Hantzsch 1,4-dihydropyridines containing a diazen-1-ium-1,2-diolate nitric oxide donor moiety to study calcium channel antagonist structure–activity relationships and nitric oxide release Original Research Article

A group of racemic 3-isopropyl 5-[(2-piperazin-1-yl)ethyl] 1,4-dihydro-2,6-dimethyl-4-(pyridyl)-3,5-pyridinedicarboxylates (12a–c), 3-isopropyl 5-{2-[4-nitrosopiperazinyl]ethyl} 1,4-dihydro-2,6-dimethyl-4-(pyridyl)-3,5-pyridinedicarboxylates (14a–c) and 3-isopropyl 5-{2-[(O2-acetoxymethyldiazen-1-ium-1,2-diolate)(N,N-dialkylamino or 4-piperazin-1-yl)]ethyl} 1,4-dihydro-2,6-dimethyl-4-(pyridyl)-3,5-pyridinedicarboxylates (22–30) were prepared using modified Hantzsch reactions. This group of compounds (12a–c, 14a–c, and 22–30) exhibited less potent calcium channel antagonist activity (IC50 = 0.11 to 3.35 μM range) than the reference drug nifedipine (IC50 = 0.01 μM). The point of attachment of the isomeric C-4 substituent was a determinant of calcium channel antagonist activity providing the potency profile 2-pyridyl ⩾ 3-pyridyl ⩾ 4-pyridyl. The N-nitrosopiperazinyl compounds (14a–c) did not release nitric oxide. The prodrugs 22–30 that have a C-5 2-[(O2-acetoxymethyldiazen-1-ium-1,2-diolate)(N,N-dialkylamino or 4-piperazin-1-yl)]ethyl ester substituent, upon incubation with guinea pig serum, undergo consecutive cleavage of the O2-acetoxymethyl moiety to give a nitric oxide donor diazenium-1-ium-1,2-diolate species that subsequently releases nitric oxide. The extent of nitric oxide released from the diazen-1-ium-1,2-diolate group is dependent upon the nature of the amino functionality attached directly to the diazen-1-ium N-1 position where the nitric oxide release profile is 1,4-piperazinyl > N-Et > N-(n-Bu) ≫ N-Me upon exposure to guinea pig serum esterase(s).
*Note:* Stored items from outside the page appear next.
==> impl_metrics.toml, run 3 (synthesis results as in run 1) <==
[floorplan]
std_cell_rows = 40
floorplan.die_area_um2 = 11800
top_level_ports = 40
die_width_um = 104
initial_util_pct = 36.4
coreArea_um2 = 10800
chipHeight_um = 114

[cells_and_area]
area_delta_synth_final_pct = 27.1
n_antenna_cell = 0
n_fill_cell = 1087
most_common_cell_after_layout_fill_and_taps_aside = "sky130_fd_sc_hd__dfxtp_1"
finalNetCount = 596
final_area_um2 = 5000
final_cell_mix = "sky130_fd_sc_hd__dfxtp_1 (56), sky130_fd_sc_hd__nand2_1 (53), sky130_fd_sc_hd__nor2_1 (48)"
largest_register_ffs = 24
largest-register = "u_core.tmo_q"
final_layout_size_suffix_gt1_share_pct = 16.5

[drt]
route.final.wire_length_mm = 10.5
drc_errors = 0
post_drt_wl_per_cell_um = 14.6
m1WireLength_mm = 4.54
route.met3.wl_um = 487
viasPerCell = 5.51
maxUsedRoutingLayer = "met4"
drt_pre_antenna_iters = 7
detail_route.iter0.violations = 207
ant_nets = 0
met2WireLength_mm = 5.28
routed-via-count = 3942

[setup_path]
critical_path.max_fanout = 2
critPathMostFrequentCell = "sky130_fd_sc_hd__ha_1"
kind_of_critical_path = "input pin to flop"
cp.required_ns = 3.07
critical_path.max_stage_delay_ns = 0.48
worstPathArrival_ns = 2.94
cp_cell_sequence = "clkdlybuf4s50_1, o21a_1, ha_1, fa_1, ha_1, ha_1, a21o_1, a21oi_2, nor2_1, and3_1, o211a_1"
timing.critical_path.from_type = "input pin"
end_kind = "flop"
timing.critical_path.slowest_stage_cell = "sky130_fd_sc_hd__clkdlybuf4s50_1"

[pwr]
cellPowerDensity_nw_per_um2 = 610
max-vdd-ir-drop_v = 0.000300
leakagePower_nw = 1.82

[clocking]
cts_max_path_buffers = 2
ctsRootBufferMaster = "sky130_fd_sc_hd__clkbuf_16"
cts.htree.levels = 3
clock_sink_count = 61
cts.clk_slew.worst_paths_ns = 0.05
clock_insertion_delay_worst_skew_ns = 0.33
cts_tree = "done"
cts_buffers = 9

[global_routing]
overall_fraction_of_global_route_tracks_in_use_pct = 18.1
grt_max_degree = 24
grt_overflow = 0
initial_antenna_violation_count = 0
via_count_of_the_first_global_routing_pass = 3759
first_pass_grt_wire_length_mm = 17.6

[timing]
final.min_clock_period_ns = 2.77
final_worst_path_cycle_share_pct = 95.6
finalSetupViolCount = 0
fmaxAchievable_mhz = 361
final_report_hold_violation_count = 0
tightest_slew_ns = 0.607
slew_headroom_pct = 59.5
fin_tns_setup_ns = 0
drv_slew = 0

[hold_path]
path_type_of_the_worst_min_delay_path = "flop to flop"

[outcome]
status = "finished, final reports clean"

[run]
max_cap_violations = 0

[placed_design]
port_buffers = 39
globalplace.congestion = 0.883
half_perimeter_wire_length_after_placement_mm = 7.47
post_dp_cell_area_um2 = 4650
`src/rtl/mul_share_arb_pkg.sv`:
```
// Shared types and widths for the multiplier-sharing arbiter.
// FSM state encoding plus operand/result widths.
package mul_share_pkg;

  localparam int ST_W  = 3;
  localparam int OP_W  = 8;
  localparam int RES_W = 16;

  typedef enum logic [ST_W-1:0] {
    IDLE  = 3'd0,
    CLR   = 3'd1,
    START = 3'd2,
    WAIT  = 3'd3,
    DONE  = 3'd4
  } state_t;

endpackage

```
`src/rtl/mul_share_arb_rr_pick.sv`:
```
// Round-robin winner search starting at a rotating pointer.
// Purely combinational; o_valid is low when no request is set.
module rr_pick #(
  parameter int N_REQ = 2,
  parameter int IDX_W = 3
) (
  input  logic [N_REQ-1:0] i_req,
  input  logic [IDX_W-1:0] i_ptr,
  output logic [IDX_W-1:0] o_idx,
  output logic             o_valid
);

  logic [N_REQ-1:0] w_rot;
  logic [IDX_W:0]   w_off;
  logic [IDX_W:0]   w_sum;

  // Rotate so bit 0 is the pointer position, then take the lowest set bit.
  always_comb begin
    w_rot   = N_REQ'({i_req, i_req} >> i_ptr);
    w_off   = '0;
    o_valid = 1'b0;
    for (int i = N_REQ - 1; i >= 0; i--) begin
      if (w_rot[i]) begin
        w_off   = (IDX_W+1)'(i);
        o_valid = 1'b1;
      end
    end
    w_sum = {1'b0, i_ptr} + w_off;
    if (w_sum >= (IDX_W+1)'(N_REQ))
      w_sum = w_sum - (IDX_W+1)'(N_REQ);
    o_idx = w_sum[IDX_W-1:0];
  end

endmodule

```
`src/rtl/mul_share_arb.sv`:
```
// Shares one sequential 8x8 mul unit between N_REQ requesters.
// Round-robin grant, operand capture, clear/start pulses, result return.
module mul_share_arb
  import mul_share_pkg::*;
#(
  parameter int N_REQ = 2,
  parameter int IDX_W = 3
) (
  input  logic                  clk,
  input  logic                  rst,
  input  logic [N_REQ-1:0]      req_i,
  input  logic [OP_W*N_REQ-1:0] a_i,
  input  logic [OP_W*N_REQ-1:0] b_i,
  output logic [N_REQ-1:0]      grant_o,
  output logic [N_REQ-1:0]      done_o,
  output logic [RES_W-1:0]      result_o,
  output logic                  busy_o,
  output logic [OP_W-1:0]       mul_a_o,
  output logic [OP_W-1:0]       mul_b_o,
  output logic                  mul_rst_o,
  output logic                  mul_start_o,
  input  logic                  mul_busy_i,
  input  logic [RES_W-1:0]      mul_result_i
);

  state_t             r_state;
  logic [IDX_W-1:0]   r_ptr;
  logic [IDX_W-1:0]   r_idx;
  logic [N_REQ-1:0]   r_grant;
  logic [N_REQ-1:0]   r_done;
  logic [RES_W-1:0]   r_result;
  logic [OP_W-1:0]    r_a;
  logic [OP_W-1:0]    r_b;

  logic [IDX_W-1:0]   w_win;
  logic               w_valid;
  logic [OP_W-1:0]    w_a;
  logic [OP_W-1:0]    w_b;
  logic [N_REQ-1:0]   w_win_oh;
  logic [N_REQ-1:0]   w_idx_oh;

  rr_pick #(
    .N_REQ (N_REQ),
    .IDX_W (IDX_W)
  ) u_pick (
    .i_req   (req_i),
    .i_ptr   (r_ptr),
    .o_idx   (w_win),
    .o_valid (w_valid)
  );

  always_comb begin
    w_a = '0;
    w_b = '0;
    for (int k = 0; k < N_REQ; k++) begin
      if (w_win == IDX_W'(k)) begin
        w_a = a_i[OP_W*k +: OP_W];
        w_b = b_i[OP_W*k +: OP_W];
      end
    end
  end

  assign w_win_oh = N_REQ'(1) << w_win;
  assign w_idx_oh = N_REQ'(1) << r_idx;

  always_ff @(posedge clk or posedge rst) begin
    if (rst) begin
      r_state  <= IDLE;
      r_ptr    <= '0;
      r_idx    <= '0;
      r_grant  <= '0;
      r_done   <= '0;
      r_result <= '0;
      r_a      <= '0;
      r_b      <= '0;
    end else begin
      r_done <= '0;
      unique case (r_state)
        IDLE: begin
          if (w_valid) begin
            r_idx   <= w_win;
            r_grant <= w_win_oh;
            r_a     <= w_a;
            r_b     <= w_b;
            r_state <= CLR;
          end
        end
        CLR:   r_state <= START;
        START: r_state <= WAIT;
        WAIT: begin
          if (!mul_busy_i) begin
            r_result <= mul_result_i;
            // A withdrawn requester still gets its result but no pulse.
            r_done   <= w_idx_oh & req_i;
            r_grant  <= '0;
            r_state  <= DONE;
          end
        end
        DONE: begin
          r_ptr   <= (r_idx == IDX_W'(N_REQ - 1)) ? '0 : r_idx + 1'b1;
          r_state <= IDLE;
        end
        default: r_state <= IDLE;
      endcase
    end
  end

  assign grant_o     = r_grant;
  assign done_o      = r_done;
  assign result_o    = r_result;
  assign busy_o      = (r_state != IDLE);
  assign mul_a_o     = r_a;
  assign mul_b_o     = r_b;
  assign mul_rst_o   = (r_state == CLR);
  assign mul_start_o = (r_state == START);

endmodule

```
### src/rtl/ram_arbiter_v1.sv
// Two-master round-robin arbiter/sequencer for a single-port, synchronous-read RAM.
// Sub-word stores become a read cycle followed by a merged write cycle (RAM has no byte strobes).
module ram_arbiter_v1 #(
  parameter int addr_width = 10,
  parameter int data_width = 32,
  localparam int be_width = data_width / 8
) (
  input  logic                  clk,
  input  logic                  rst,
  input  logic                  m0_req_valid,
  output logic                  m0_req_ready,
  input  logic                  m0_req_we,
  input  logic [addr_width-1:0] m0_req_addr,
  input  logic [data_width-1:0] m0_req_wdata,
  input  logic [be_width-1:0]   m0_req_be,
  output logic                  m0_rsp_valid,
  output logic [data_width-1:0] m0_rsp_rdata,
  input  logic                  m1_req_valid,
  output logic                  m1_req_ready,
  input  logic                  m1_req_we,
  input  logic [addr_width-1:0] m1_req_addr,
  input  logic [data_width-1:0] m1_req_wdata,
  input  logic [be_width-1:0]   m1_req_be,
  output logic                  m1_rsp_valid,
  output logic [data_width-1:0] m1_rsp_rdata,
  output logic                  ram_wr_en,
  output logic [addr_width-1:0] ram_addr,
  output logic [data_width-1:0] ram_in_data,
  input  logic [data_width-1:0] ram_out_data,
  output logic                  dbg_state
);

  typedef enum logic {
    IDLE   = 1'b0,
    RMW_WR = 1'b1
  } state_e;

  state_e                state_q, state_d;
  logic                  last_grant_q, last_grant_d;
  logic                  rsp_valid_q, rsp_valid_d;
  logic                  rsp_owner_q, rsp_owner_d;
  logic                  rsp_read_q, rsp_read_d;
  logic                  rmw_owner_q, rmw_owner_d;
  logic [addr_width-1:0] rmw_addr_q, rmw_addr_d;
  logic [data_width-1:0] rmw_wdata_q, rmw_wdata_d;
  logic [be_width-1:0]   rmw_be_q, rmw_be_d;

  logic                  sel;
  logic                  any_valid;
  logic                  sel_we;
  logic [addr_width-1:0] sel_addr;
  logic [data_width-1:0] sel_wdata;
  logic [be_width-1:0]   sel_be;

  // A request transfers on a rising edge where valid&ready are both high; ready
  // depends combinationally on valid, and fields must stay stable until then.
  always_comb begin
    any_valid = m0_req_valid | m1_req_valid;
    if (m0_req_valid && m1_req_valid) begin
      sel = ~last_grant_q;
    end else begin
      sel = m1_req_valid;
    end
    sel_we    = sel ? m1_req_we    : m0_req_we;
    sel_addr  = sel ? m1_req_addr  : m0_req_addr;
    sel_wdata = sel ? m1_req_wdata : m0_req_wdata;
    sel_be    = sel ? m1_req_be    : m0_req_be;
  end

  always_comb begin
    state_d      = state_q;
    last_grant_d = last_grant_q;
    rsp_valid_d  = 1'b0;
    rsp_owner_d  = rsp_owner_q;
    rsp_read_d   = 1'b0;
    rmw_owner_d  = rmw_owner_q;
    rmw_addr_d   = rmw_addr_q;
    rmw_wdata_d  = rmw_wdata_q;
    rmw_be_d     = rmw_be_q;
    m0_req_ready = 1'b0;
    m1_req_ready = 1'b0;
    ram_wr_en    = 1'b0;
    ram_addr     = '0;
    ram_in_data  = '0;

    case (state_q)
      IDLE: begin
        // Gated by rst so nothing is accepted while reset is held.
        if (any_valid && !rst) begin
          m0_req_ready = ~sel;
          m1_req_ready = sel;
          last_grant_d = sel;
          ram_addr     = sel_addr;
          if (!sel_we) begin
            rsp_valid_d = 1'b1;
            rsp_owner_d = sel;
            rsp_read_d  = 1'b1;
          end else if (sel_be == {be_width{1'b1}}) begin
            ram_wr_en   = 1'b1;
            ram_in_data = sel_wdata;
            rsp_valid_d = 1'b1;
            rsp_owner_d = sel;
          end else if (sel_be != '0) begin
            rmw_owner_d = sel;
            rmw_addr_d  = sel_addr;
            rmw_wdata_d = sel_wdata;
            rmw_be_d    = sel_be;
            state_d     = RMW_WR;
          end else begin
            rsp_valid_d = 1'b1;
            rsp_owner_d = sel;
          end
        end
      end
      RMW_WR: begin
        ram_wr_en = 1'b1;
        ram_addr  = rmw_addr_q;
        for (int i = 0; i < be_width; i++) begin
          ram_in_data[8*i +: 8] = rmw_be_q[i] ? rmw_wdata_q[8*i +: 8] : ram_out_data[8*i +: 8];
        end
        rsp_valid_d = 1'b1;
        rsp_owner_d = rmw_owner_q;
        state_d     = IDLE;
      end
      default: state_d = IDLE;
    endcase
  end

  always_ff @(posedge clk or posedge rst) begin
    if (rst) begin
      state_q      <= IDLE;
      last_grant_q <= 1'b1;
      rsp_valid_q  <= 1'b0;
      rsp_owner_q  <= 1'b0;
      rsp_read_q   <= 1'b0;
      rmw_owner_q  <= 1'b0;
      rmw_addr_q   <= '0;
      rmw_wdata_q  <= '0;
      rmw_be_q     <= '0;
    end else begin
      state_q      <= state_d;
      last_grant_q <= last_grant_d;
      rsp_valid_q  <= rsp_valid_d;
      rsp_owner_q  <= rsp_owner_d;
      rsp_read_q   <= rsp_read_d;
      rmw_owner_q  <= rmw_owner_d;
      rmw_addr_q   <= rmw_addr_d;
      rmw_wdata_q  <= rmw_wdata_d;
      rmw_be_q     <= rmw_be_d;
    end
  end

  // Read data is passed straight through from the RAM in the response cycle.
  assign m0_rsp_valid = rsp_valid_q & ~rsp_owner_q;
  assign m1_rsp_valid = rsp_valid_q & rsp_owner_q;
  assign m0_rsp_rdata = (m0_rsp_valid && rsp_read_q) ? ram_out_data : '0;
  assign m1_rsp_rdata = (m1_rsp_valid && rsp_read_q) ? ram_out_data : '0;
  assign dbg_state    = (state_q == RMW_WR);

endmodule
The results from this study suggest this class of hybrid calcium channel antagonist/nitric oxide donor prodrugs should release the vasodilator nitric oxide in vivo, preferentially in the vascular endothelium, to enhance the smooth muscle calcium channel antagonist effect to produce a combined synergistic antihypertensive effect.